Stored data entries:
————————
What follows belongs to an exercise in optimizing a design on an open flow for small area; a production flow would make more cautious choices.
In this exercise RTL edits were held to simulation tests only and were not proved equivalent to the original.
Power and IR drop assume default switching activity.

`design.v`:
```
module UCIE_ctl_CNTL (
	input 				i_rst_n,
	input 				i_fdi_lclk,
	input 		[3:0] 	i_fdi_lp_state_req,
	input 				i_fdi_lp_rx_active_sts,
	input				i_fdi_lp_linkerror,
	input 		[3:0] 	i_rdi_pl_state_sts,
	input 				i_rdi_pl_inband_pres,
	input 		[2:0] 	i_rdi_pl_speedmode,
	input 		[2:0] 	i_rdi_pl_lnk_cfg,
	input 				i_rdi_pl_phyinrecenter,
	input 				i_rdi_pl_error,
	input 				i_rdi_pl_cerror,
	input 				i_rdi_pl_nferror,
	input 				i_rdi_pl_trainerror,
	input  			 	i_csr_UCIe_Link_Control_Retrain,
	input 		[31:0] 	i_csr_ADVCAP,
	input 				i_tx_overflow,
	input 				i_rx_overflow,
	input 				i_sb_busy_flag,
	input 				i_sb_pl_valid,
	input 		[4:0] 	i_sb_pl_decode,
	input 		[31:0] 	i_sb_pl_adv_cap_val,
	input 				i_sb_src_error,
	input 				i_sb_dst_error,
	input 				i_sb_opcode_error,
	input 				i_sb_unsupported_message,
	input 				i_sb_parity_error,
	output reg 	[3:0] 	o_fdi_pl_state_sts,
	output reg 			o_fdi_pl_inband_pres,
	output 	 			o_fdi_pl_rx_active_req,
	output 	 	[2:0] 	o_fdi_pl_protocol,
	output 	 	[3:0] 	o_fdi_pl_protocol_flitfmt,
	output 	 			o_fdi_pl_protocol_vld,
	output 	 	[2:0]	o_fdi_pl_speedmode,
	output 	 	[2:0]	o_fdi_pl_lnk_cfg,
	output 				o_fdi_pl_error,
	output 				o_fdi_pl_cerror,
	output 				o_fdi_pl_nferror,
	output 				o_fdi_pl_phyinrecenter,
	output 				o_fdi_pl_trainerror,
	output reg 	[3:0] 	o_rdi_lp_state_req,
	output 	 			o_rdi_lp_linkerror,
	output reg 	[4:0]	o_sb_lp_decode,
	output 	 			o_sb_lp_valid,
	output 	 	[31:0]	o_sb_lp_adv_cap_val,
	output reg			o_csr_wr,
	output reg [7:0]	o_csr_addr,
	output reg [31:0] 	o_csr_wdata
);
	localparam [4:0] GR   = 5'b00000;	 
	localparam [4:0] RST  = 5'b00001;	 
	localparam [4:0] REQ  = 5'b00011;	 
	localparam [4:0] SEE  = 5'b00010;	 
	localparam [4:0] NF   = 5'b00110;	 
	localparam [4:0] ND   = 5'b00111;	 
	localparam [4:0] SSAR = 5'b00101;	 
	localparam [4:0] SARR = 5'b00100;	 
	localparam [4:0] WRX  = 5'b01100;	 
	localparam [4:0] ORX  = 5'b01101;	 
	localparam [4:0] SSAP = 5'b01111;	 
	localparam [4:0] ACT  = 5'b01110;	 
	localparam [4:0] PRR  = 5'b01010;	 
	localparam [4:0] RTR  = 5'b01011;	 
	localparam [4:0] PLE  = 5'b01001;	 
	localparam [4:0] LE   = 5'b01000;	 
	localparam [4:0] SLQ  = 5'b11000;	 
	localparam [4:0] SLP  = 5'b11001;	 
	localparam [4:0] PLR  = 5'b11011;	 
	localparam [4:0] LR   = 5'b11010;	 
	localparam [4:0] PAR  = 5'b11110;	 
	reg [4:0] cs, ns;
	wire s_gr   = (cs == GR);
	wire s_rst  = (cs == RST);
	wire s_req  = (cs == REQ);
	wire s_see  = (cs == SEE);
	wire s_nf   = (cs == NF);
	wire s_nd   = (cs == ND);
	wire s_ssar = (cs == SSAR);
	wire s_sarr = (cs == SARR);
	wire s_wrx  = (cs == WRX);
	wire s_orx  = (cs == ORX);
	wire s_ssap = (cs == SSAP);
	wire s_act  = (cs == ACT);
	wire s_prr  = (cs == PRR);
	wire s_rtr  = (cs == RTR);
	wire s_ple  = (cs == PLE);
	wire s_le   = (cs == LE);
	wire s_slq  = (cs == SLQ);
	wire s_slp  = (cs == SLP);
	wire s_plr  = (cs == PLR);
	wire s_lr   = (cs == LR);
	wire s_par  = (cs == PAR);
	reg [2:0] sts_q;		 
	reg       inb_q;		 
	reg       te_q;			 
	reg [1:0] prot_q;		 
	reg       fmt_qn;		 
	wire      fmt_q = ~fmt_qn;
	reg [2:0] spd_q, cfg_q;	 
	reg       aux_q;		 
	reg       tx_q, rx_q;	 
	reg       tnop_q;		 
	reg       busy_q;		 
	reg       ent_q;		 
	reg [3:0] caps_qn;		 
	wire [3:0] caps_q = ~caps_qn;
	reg [3:0] neg_q;		 
	reg [7:0] tcnt;			 
	wire les     = (i_rdi_pl_state_sts == 4'b1010);
	wire pl_rst  = (i_rdi_pl_state_sts == 4'b0000);
	wire pl_act  = (i_rdi_pl_state_sts == 4'b0001);
	wire pl_lr   = (i_rdi_pl_state_sts == 4'b1001);
	wire pl_rtr  = (i_rdi_pl_state_sts == 4'b1011);
	wire lp_nop  = (i_fdi_lp_state_req == 4'b0000);
	wire lp_act  = (i_fdi_lp_state_req == 4'b0001);
	wire lp_lr   = (i_fdi_lp_state_req == 4'b1001);
	wire lp_rtr  = (i_fdi_lp_state_req == 4'b1011);
	wire sb_cap  = i_sb_pl_valid & (i_sb_pl_decode == 5'b00000);
	wire sb_areq = i_sb_pl_valid & (i_sb_pl_decode == 5'b10101);
	wire sb_arsp = i_sb_pl_valid & (i_sb_pl_decode == 5'b11001);
	wire sb_lreq = i_sb_pl_valid & (i_sb_pl_decode == 5'b10111);
	wire sb_lrsp = i_sb_pl_valid & (i_sb_pl_decode == 5'b11011);
	wire cap_eq  = (i_csr_ADVCAP == i_sb_pl_adv_cap_val);
	wire sb_err  = i_sb_src_error | i_sb_dst_error | i_sb_opcode_error |
	               i_sb_parity_error | i_sb_unsupported_message;
	wire tflag   = (tcnt == 8'h80);
	wire to      = tflag;
	wire sts_hold = s_req | s_ssar | s_sarr | s_wrx | s_orx | s_ssap | s_ple | s_slq | s_par;
	always @(*) begin
		if (sts_hold)               o_fdi_pl_state_sts = {sts_q[2], 1'b0, sts_q[1], sts_q[0]};
		else if (s_act | s_prr)     o_fdi_pl_state_sts = 4'b0001;
		else if (s_rtr)             o_fdi_pl_state_sts = 4'b1011;
		else if (s_le)              o_fdi_pl_state_sts = 4'b1010;
		else if (s_slp | s_plr | s_lr) o_fdi_pl_state_sts = 4'b1001;
		else                        o_fdi_pl_state_sts = 4'b0000;
	end
	always @(*) begin
		if (s_req | s_ple)
			o_fdi_pl_inband_pres = inb_q;
		else
			o_fdi_pl_inband_pres = s_nd | s_ssar | s_sarr | s_wrx | s_orx | s_ssap | s_act | s_prr | s_rtr;
	end
	wire te_i = s_nf | (s_ple & te_q);
	assign o_fdi_pl_rx_active_req = s_orx | s_ssap | s_act;
	assign o_fdi_pl_protocol_vld  = s_nd | s_ssar | s_sarr | s_wrx | s_orx | s_ssap | s_act | s_rtr | (s_req & sts_q[2]);
	wire phy_i = s_req | s_see | s_nf | s_nd | s_ssar | s_sarr | s_wrx | s_orx | s_ssap | s_prr | s_rtr;
	wire see_ok = s_see & cap_eq & sb_cap;
	wire [2:0] prot_sel = i_csr_ADVCAP[4] ? 3'b111 : i_csr_ADVCAP[3] ? 3'b100 : (i_csr_ADVCAP[1] | i_csr_ADVCAP[2]) ? 3'b101 : 3'b000;
	wire [1:0] prot_d = ((s_gr | see_ok) & prot_sel[2]) ? prot_sel[1:0] : s_nf ? 2'b00 : prot_q;
	assign o_fdi_pl_protocol = {prot_d[1], prot_d[0], prot_d[0]};
	wire fmt_d = (s_gr | s_see) ? 1'b1 : s_nf ? 1'b0 : fmt_q;
	assign o_fdi_pl_protocol_flitfmt = {3'b000, fmt_d};
	wire lnk_upd = s_see | s_act | s_prr | s_rtr;
	assign o_fdi_pl_speedmode = s_gr ? 3'b000 : lnk_upd ? i_rdi_pl_speedmode : spd_q;
	assign o_fdi_pl_lnk_cfg   = s_gr ? 3'b001 : lnk_upd ? i_rdi_pl_lnk_cfg   : cfg_q;
	wire req_act = s_req & (aux_q | (~sts_q[2] & ~sts_q[0] & i_rdi_pl_inband_pres));
	always @(*) begin
		if (s_prr | (s_rtr & aux_q))     o_rdi_lp_state_req = 4'b1011;
		else if (s_plr | (s_lr & aux_q)) o_rdi_lp_state_req = 4'b1001;
		else if (s_par | req_act)        o_rdi_lp_state_req = 4'b0001;
		else                             o_rdi_lp_state_req = 4'b0000;
	end
	assign o_rdi_lp_linkerror = s_ple | (s_le & aux_q);
	always @(*) begin
		case (1'b1)
			s_ssar:  o_sb_lp_decode = 5'b10101;
			s_ssap:  o_sb_lp_decode = 5'b11001;
			s_slq:   o_sb_lp_decode = 5'b10111;
			s_slp:   o_sb_lp_decode = 5'b11011;
			default: o_sb_lp_decode = 5'b00000;
		endcase
	end
	assign o_sb_lp_valid = s_see | s_ssar | s_ssap | s_slq | s_slp;
	assign o_sb_lp_adv_cap_val = s_see ? i_csr_ADVCAP : 32'd0;
	wire busy_edge = i_sb_busy_flag & ~busy_q;
	wire ent = (s_see | s_ssar | s_ssap | s_slq | s_slp) & (ent_q | busy_edge);
	wire [3:0] caps = s_gr ? 4'd0 : s_nd ? neg_q : caps_q;
	wire sts_is_act = (~sts_q[2] & sts_q[0] & s_slq) | s_act | s_prr;
	wire ld = (sts_is_act & (i_tx_overflow | i_rx_overflow)) | i_fdi_lp_linkerror | sb_err;
	wire to_par_exch = s_see & to;
	wire to_adapter  = (s_ssar | s_wrx | s_orx | s_slq) & to;
	wire to_sst      = (s_prr | s_plr | s_par) & to;
	wire x_les = ~(s_gr | s_nf | s_le | s_par);			 
	wire x_ld  = ~(s_gr | s_nf | s_le | s_ple);			 
	wire x_to  = s_req | s_see | s_ssar | s_wrx | s_orx | s_prr | s_slq | s_plr | s_par;	 
	wire x_lr  = ~(s_gr | s_nf | s_ple | s_le | s_slq | s_slp | s_plr | s_lr);	 
	wire go_le  = x_les & les;
	wire go_ple = x_ld & (ld | (to & x_to));
	wire go_slp = x_lr & sb_lreq;
	wire go_slq = x_lr & lp_lr & (tnop_q | ~s_rst);
	wire shared = go_le | go_ple | go_slp | go_slq;
	reg [4:0] ns_own;
	always @(*) begin
		ns_own = cs;
		case (cs)
			GR:   ns_own = RST;
			RST:  if (i_rdi_pl_inband_pres | (lp_act & tnop_q)) ns_own = REQ;
			REQ:  if (pl_act) ns_own = inb_q ? SSAR : SEE;
			SEE:  if (sb_cap & ent) ns_own = cap_eq ? ND : NF;
			ND:   ns_own = lp_act ? SSAR : WRX;
			SSAR: if (ent & sb_areq & ~rx_q) ns_own = ORX;
			      else if (ent & sb_arsp) ns_own = SARR;
			SARR: ns_own = rx_q ? ACT : WRX;
			WRX:  if (sb_areq) ns_own = ORX;
			      else if (lp_act & ~tx_q) ns_own = SSAR;
			ORX:  if (i_fdi_lp_rx_active_sts) ns_own = SSAP;
			SSAP: if (ent) begin
			          if (tx_q) ns_own = ACT;
			          else if (sb_arsp) ns_own = SARR;
			          else if (lp_act) ns_own = SSAR;
			      end
			ACT:  if (pl_rtr) ns_own = RTR;
			      else if (lp_rtr | i_csr_UCIe_Link_Control_Retrain | i_rdi_pl_error) ns_own = PRR;
			PRR:  if (pl_rtr) ns_own = RTR;
			RTR:  if (lp_act & tnop_q) ns_own = REQ;
			NF:   ns_own = PLE;
			PLE:  ;
			LE:   if (pl_rst) ns_own = RST;
			      else if (to & ~ld & lp_act) ns_own = PAR;
			SLQ:  if (ent & sb_lrsp) ns_own = PLR;
			      else if (ent & sb_lreq) ns_own = SLP;
			SLP:  if (ent & pl_lr) ns_own = LR;
			PLR:  if (pl_lr) ns_own = LR;
			LR:   if (pl_rst) ns_own = RST;
			      else if (lp_act) ns_own = PAR;
			PAR:  if (pl_rst) ns_own = RST;
			default: ns_own = GR;
		endcase
	end
	always @(*) begin
		if (go_le)       ns = LE;
		else if (go_ple) ns = PLE;
		else if (go_slp) ns = SLP;
		else if (go_slq) ns = SLQ;
		else             ns = ns_own;
	end
	wire tnop_d = shared ? tnop_q : s_rst ? (lp_nop & ~i_rdi_pl_inband_pres) : s_rtr ? lp_nop : tnop_q;
	wire t_en = (s_req | s_see | s_ssar | s_wrx | s_orx | s_prr | s_le | s_slq | s_plr | s_par) & ~tflag;
	wire t_zero = (tcnt == 8'd0);
	wire [7:0] t_nxt = t_zero ? (s_le ? 8'h04 : 8'hBA) : {tcnt[6:0], ~(tcnt[7] ^ tcnt[5] ^ tcnt[4] ^ tcnt[3])};
	always @(posedge i_fdi_lclk or negedge i_rst_n) begin
		if (!i_rst_n) begin
			cs <= GR;
			prot_q <= 2'b00; tnop_q <= 1'b0;
		end else begin
			cs <= ns;
			prot_q <= prot_d;
			tnop_q <= tnop_d;
		end
	end
	always @(posedge i_fdi_lclk) begin
			sts_q <= {o_fdi_pl_state_sts[3], o_fdi_pl_state_sts[1], o_fdi_pl_state_sts[0]};
			inb_q <= o_fdi_pl_inband_pres;
			te_q <= te_i;
			fmt_qn <= ~fmt_d;
			spd_q <= o_fdi_pl_speedmode;
			cfg_q <= o_fdi_pl_lnk_cfg;
			aux_q <= (~les & (s_prr | s_plr | (s_rtr & aux_q & ~(lp_act & tnop_q)) | (s_lr & aux_q) |
			                  (s_req & (aux_q | ~(~sts_q[2] & ~sts_q[0] & i_rdi_pl_inband_pres))))) |
			         s_ple | (s_le & aux_q);
			tx_q <= s_sarr | (tx_q & ~(s_gr | s_rst | s_act));
			rx_q <= s_ssap | (rx_q & ~(s_gr | s_rst | s_act));
			busy_q <= i_sb_busy_flag;
			ent_q <= ent;
			caps_qn <= ~caps;
			neg_q <= i_csr_ADVCAP[3:0];	 
			tcnt <= t_en ? t_nxt : 8'd0;
	end
	assign o_fdi_pl_error         = i_rdi_pl_error;
	assign o_fdi_pl_cerror        = i_rdi_pl_cerror;
	assign o_fdi_pl_nferror       = i_rdi_pl_nferror;
	assign o_fdi_pl_trainerror    = i_rdi_pl_trainerror | te_i;
	assign o_fdi_pl_phyinrecenter = i_rdi_pl_phyinrecenter | phy_i;
	localparam [2:0] L_IDLE = 3'd0, L_LINK = 3'd1, L_INT = 3'd2, L_ADP = 3'd3, L_UNC = 3'd4, L_CLR = 3'd5;
	reg [2:0] ls, lns;
	reg q_err, q_cerr, q_nferr, q_trerrn;
	wire q_trerr = ~q_trerrn;
	reg [1:0] q_sbe;
	reg q_src, q_dst, q_opc, q_uns, q_par, q_tx, q_rx, q_phy;
	reg [2:0] l_cfg, l_spd;			 
	reg l_b17, l_b19, l_b20, l_b21, l_upd;
	reg [6:0] l_int;				 
	reg [5:0] l_unc;
	reg [1:0] l_adp;
	reg l_ertr;
	wire sb_corr = i_sb_pl_valid & (i_sb_pl_decode == 5'b11100);
	wire sb_nfat = i_sb_pl_valid & (i_sb_pl_decode == 5'b11101);
	wire sb_fat  = i_sb_pl_valid & (i_sb_pl_decode == 5'b11110);
	wire g = ~s_gr;
	wire p_err   = i_rdi_pl_error   & ~(q_err & g);
	wire p_cerr  = i_rdi_pl_cerror  & ~(q_cerr & g);
	wire p_nferr = i_rdi_pl_nferror & ~(q_nferr & g);
	wire p_inv   = te_i & ~te_q;
	wire p_trerr = o_fdi_pl_trainerror & ~(q_trerr & g);
	wire p_corr  = sb_corr & ~(q_sbe == 2'b11 && g);
	wire p_nfat  = sb_nfat & ~(q_sbe == 2'b01 && g);
	wire p_fat   = sb_fat  & ~(q_sbe == 2'b10 && g);
	wire p_src   = i_sb_src_error & ~(q_src & g);
	wire p_dst   = i_sb_dst_error & ~(q_dst & g);
	wire p_opc   = i_sb_opcode_error & ~(q_opc & g);
	wire p_uns   = i_sb_unsupported_message & ~(q_uns & g);
	wire p_par   = i_sb_parity_error & ~(q_par & g);
	wire p_tx    = i_tx_overflow & ~(q_tx & g);
	wire p_rx    = i_rx_overflow & ~(q_rx & g);
	wire lnk_act   = s_act | s_prr | s_rtr;		 
	wire link_st   = lnk_act | (sts_hold & sts_q[0] & (~sts_q[2] | sts_q[1]));
	wire link_st_q = g & sts_q[0] & (~sts_q[2] | sts_q[1]);
	wire ertr      = s_rtr | (sts_hold & sts_q[2] & sts_q[1] & sts_q[0]);
	wire ertr_q    = g & sts_q[2] & sts_q[1] & sts_q[0];
	wire p_link    = link_st ^ link_st_q;
	wire p_ertr    = ertr & ~ertr_q;
	wire p_phy     = o_fdi_pl_phyinrecenter ^ (q_phy & g);
	wire n_caps    = s_nd & (neg_q != caps_q) & (neg_q != 4'd0);	 
	wire n_cfg     = lnk_act & (i_rdi_pl_lnk_cfg != cfg_q);		 
	wire n_spd     = lnk_act & (i_rdi_pl_speedmode != spd_q);	 
	wire       u_upd = (l_upd & g) | n_caps | n_cfg | n_spd | p_link | p_phy;
	wire [2:0] u_cfg = n_cfg ? i_rdi_pl_lnk_cfg : (l_cfg & {3{g}});
	wire [2:0] u_spd = n_spd ? i_rdi_pl_speedmode : (l_spd & {3{g}});
	wire       u_b17 = (l_b17 & g) | p_link;
	wire       u_b19 = (l_b19 & g) | p_err | p_cerr | p_corr;
	wire       u_b20 = (l_b20 & g) | p_nferr;
	wire       u_b21 = (l_b21 & g) | p_trerr;
	wire [6:0] u_int = (l_int & {7{g}}) | {p_rx, p_tx, p_par, p_uns, p_opc, p_dst, p_src};
	wire [5:0] u_unc = (l_unc & {6{g}}) | {p_inv, p_nfat, p_fat, (p_src | p_dst | p_opc | p_par | p_uns | p_tx | p_rx), p_rx, to_adapter};
	wire [1:0] u_adp = (l_adp & {2{g}}) | {to_sst, to_par_exch};
	wire       u_ertr = (l_ertr & g) | p_ertr;
	wire link_pend = u_upd | u_b19 | u_b20 | u_b21;
	wire int_pend  = |u_int;
	wire unc_pend  = |u_unc;
	wire adp_pend  = |u_adp;
	wire l_idle = (ls == L_IDLE);
	wire m_link = link_pend & (ls != L_LINK);
	wire m_int  = int_pend  & (ls != L_INT);
	wire m_unc  = unc_pend  & (ls != L_UNC);
	wire m_adp  = adp_pend  & (ls != L_ADP);
	always @(*) begin
		if (ls == L_CLR)  lns = L_IDLE;
		else if (m_link)  lns = L_LINK;
		else if (m_int)   lns = L_INT;
		else if (m_unc)   lns = L_UNC;
		else if (m_adp)   lns = L_ADP;
		else if (l_idle & u_ertr) lns = L_CLR;
		else              lns = L_IDLE;
	end
	always @(*) begin
		o_csr_wr = 1'b1;
		o_csr_addr = 8'h00;
		o_csr_wdata = 32'd0;
		case (ls)
			L_CLR:  o_csr_addr = 8'h10;
			L_LINK: begin
				o_csr_addr = 8'h14;
				o_csr_wdata = {10'd0, u_b21, u_b20, u_b19, 1'b0, u_b17, o_fdi_pl_phyinrecenter, link_st,
				               1'b0, u_spd, 1'b0, u_cfg, 3'b000, caps};
			end
			L_INT: begin o_csr_addr = 8'h24; o_csr_wdata = {24'd0, u_int[6:5], 1'b0, u_int[4:0]}; end
			L_UNC: begin o_csr_addr = 8'h34; o_csr_wdata = {26'd0, u_unc}; end
			L_ADP: begin o_csr_addr = 8'h2c; o_csr_wdata = {30'd0, u_adp}; end
			default: o_csr_wr = 1'b0;
		endcase
	end
	always @(posedge i_fdi_lclk or negedge i_rst_n) begin
		if (!i_rst_n)
			ls <= L_IDLE;
		else
			ls <= lns;
	end
	always @(posedge i_fdi_lclk) begin
			q_err <= i_rdi_pl_error; q_cerr <= i_rdi_pl_cerror; q_nferr <= i_rdi_pl_nferror;
			q_trerrn <= ~o_fdi_pl_trainerror;
			q_sbe <= {sb_corr | sb_fat, sb_corr | sb_nfat};
			q_src <= i_sb_src_error; q_dst <= i_sb_dst_error; q_opc <= i_sb_opcode_error;
			q_uns <= i_sb_unsupported_message; q_par <= i_sb_parity_error;
			q_tx <= i_tx_overflow; q_rx <= i_rx_overflow;
			q_phy <= o_fdi_pl_phyinrecenter;
			l_cfg <= u_cfg; l_spd <= u_spd;
			l_b17 <= u_b17 & (ls != L_LINK);
			l_b19 <= u_b19 & (ls != L_LINK);
			l_b20 <= u_b20 & (ls != L_LINK);
			l_b21 <= u_b21 & (ls != L_LINK);
			l_upd <= u_upd & (ls != L_LINK);
			l_int <= u_int & {7{ls != L_INT}};
			l_unc <= u_unc & {6{ls != L_UNC}};
			l_adp <= u_adp & {2{ls != L_ADP}};
			l_ertr <= u_ertr & (ls != L_CLR);
	end
endmodule
```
————————
**WHAT THE EXERCISE ASKS**
Scan the data above for the string "shared" and copy each line where it appears.

**ANSWER TO THE PROBLEM**
	wire shared = go_le | go_ple | go_slp | go_slq;
	wire tnop_d = shared ? tnop_q : s_rst ? (lp_nop & ~i_rdi_pl_inband_pres) : s_rtr ? lp_nop : tnop_q;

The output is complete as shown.